Extent of disorderliness of the proteome IDPs occur across various classes of living organisms. Earlier studies reveal an average of 33.0% of eukaryotic, 4.2% of eubacteria and 2% of archeal proteins were composed of IDPs (i.e., disordered regions having continuous stretches of 30 amino acids).8 The M. tuberculosis proteome deviates from this trend, with 14.68% (586 proteins) of the proteome composed of IDPs as predicted by IUPred.9,10 This high incidence of IDPs could result from the pathogen trying to mimic the host machinery and successfully evading the defence mechanism. In order to ascertain the presence of IDPs in M. tuberculosis, we applied two different algorithms for disorder prediction —IUPred9,10 and DISpro,11 and selected only those proteins that qualified as IDPs in both the methods (Fig. 1). This approach ensured that the data set is likely to be free of any erroneous predictions. It led us to 222 proteins. This set marks its presence across various important functional classes (ESI, Fig. S1).

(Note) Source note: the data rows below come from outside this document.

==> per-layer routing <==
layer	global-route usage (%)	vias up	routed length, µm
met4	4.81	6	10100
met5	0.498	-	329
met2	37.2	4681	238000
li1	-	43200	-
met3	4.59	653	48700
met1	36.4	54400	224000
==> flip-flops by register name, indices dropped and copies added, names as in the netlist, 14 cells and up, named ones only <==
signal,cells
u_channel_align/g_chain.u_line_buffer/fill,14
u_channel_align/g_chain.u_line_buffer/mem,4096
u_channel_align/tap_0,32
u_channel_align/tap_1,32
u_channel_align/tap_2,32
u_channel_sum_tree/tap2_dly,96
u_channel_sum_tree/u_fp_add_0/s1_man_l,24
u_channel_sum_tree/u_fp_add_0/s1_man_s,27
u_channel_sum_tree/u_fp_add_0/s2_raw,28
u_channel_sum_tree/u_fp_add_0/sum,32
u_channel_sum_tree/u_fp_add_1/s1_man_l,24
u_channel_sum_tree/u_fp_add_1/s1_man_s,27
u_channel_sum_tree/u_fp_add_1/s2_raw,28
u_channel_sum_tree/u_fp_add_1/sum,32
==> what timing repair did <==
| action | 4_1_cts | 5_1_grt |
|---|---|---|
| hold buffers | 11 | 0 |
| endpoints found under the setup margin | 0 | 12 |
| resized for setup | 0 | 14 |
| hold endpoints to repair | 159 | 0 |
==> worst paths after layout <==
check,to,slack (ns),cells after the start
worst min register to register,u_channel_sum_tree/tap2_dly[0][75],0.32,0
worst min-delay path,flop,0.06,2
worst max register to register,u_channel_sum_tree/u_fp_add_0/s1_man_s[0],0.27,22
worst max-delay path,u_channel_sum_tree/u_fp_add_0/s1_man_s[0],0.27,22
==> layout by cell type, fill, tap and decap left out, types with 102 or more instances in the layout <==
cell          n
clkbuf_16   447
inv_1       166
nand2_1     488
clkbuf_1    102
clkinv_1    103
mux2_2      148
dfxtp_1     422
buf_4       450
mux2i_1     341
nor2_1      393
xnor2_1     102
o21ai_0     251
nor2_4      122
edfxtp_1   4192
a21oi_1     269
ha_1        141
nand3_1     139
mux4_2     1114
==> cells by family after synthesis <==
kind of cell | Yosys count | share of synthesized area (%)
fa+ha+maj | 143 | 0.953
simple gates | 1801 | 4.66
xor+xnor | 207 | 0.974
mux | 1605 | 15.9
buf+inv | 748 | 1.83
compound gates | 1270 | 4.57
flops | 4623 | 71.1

The extent of disorderliness of these proteins was calculated as detailed in the Materials and methods section. The novelty of our approach is to highlight the importance of IDPs, which have been neglected by target-led identification approaches like rigid docking, as the disordered regions usually lack coordinates in a PDB structure. Studying IDPs might throw light on the less explored but nevertheless crucial targets. Most often IDPs participate in signaling, regulation and control events. As shown in Fig. 2, IDPs in M. tuberculosis were found to be well represented across various important functional classes including cell wall and cell processes, information pathways, intermediary metabolism pathways, and PE/PPE (proline and glutamate-rich protein family). The resources used are detailed under dataset and sources in the Materials and methods section.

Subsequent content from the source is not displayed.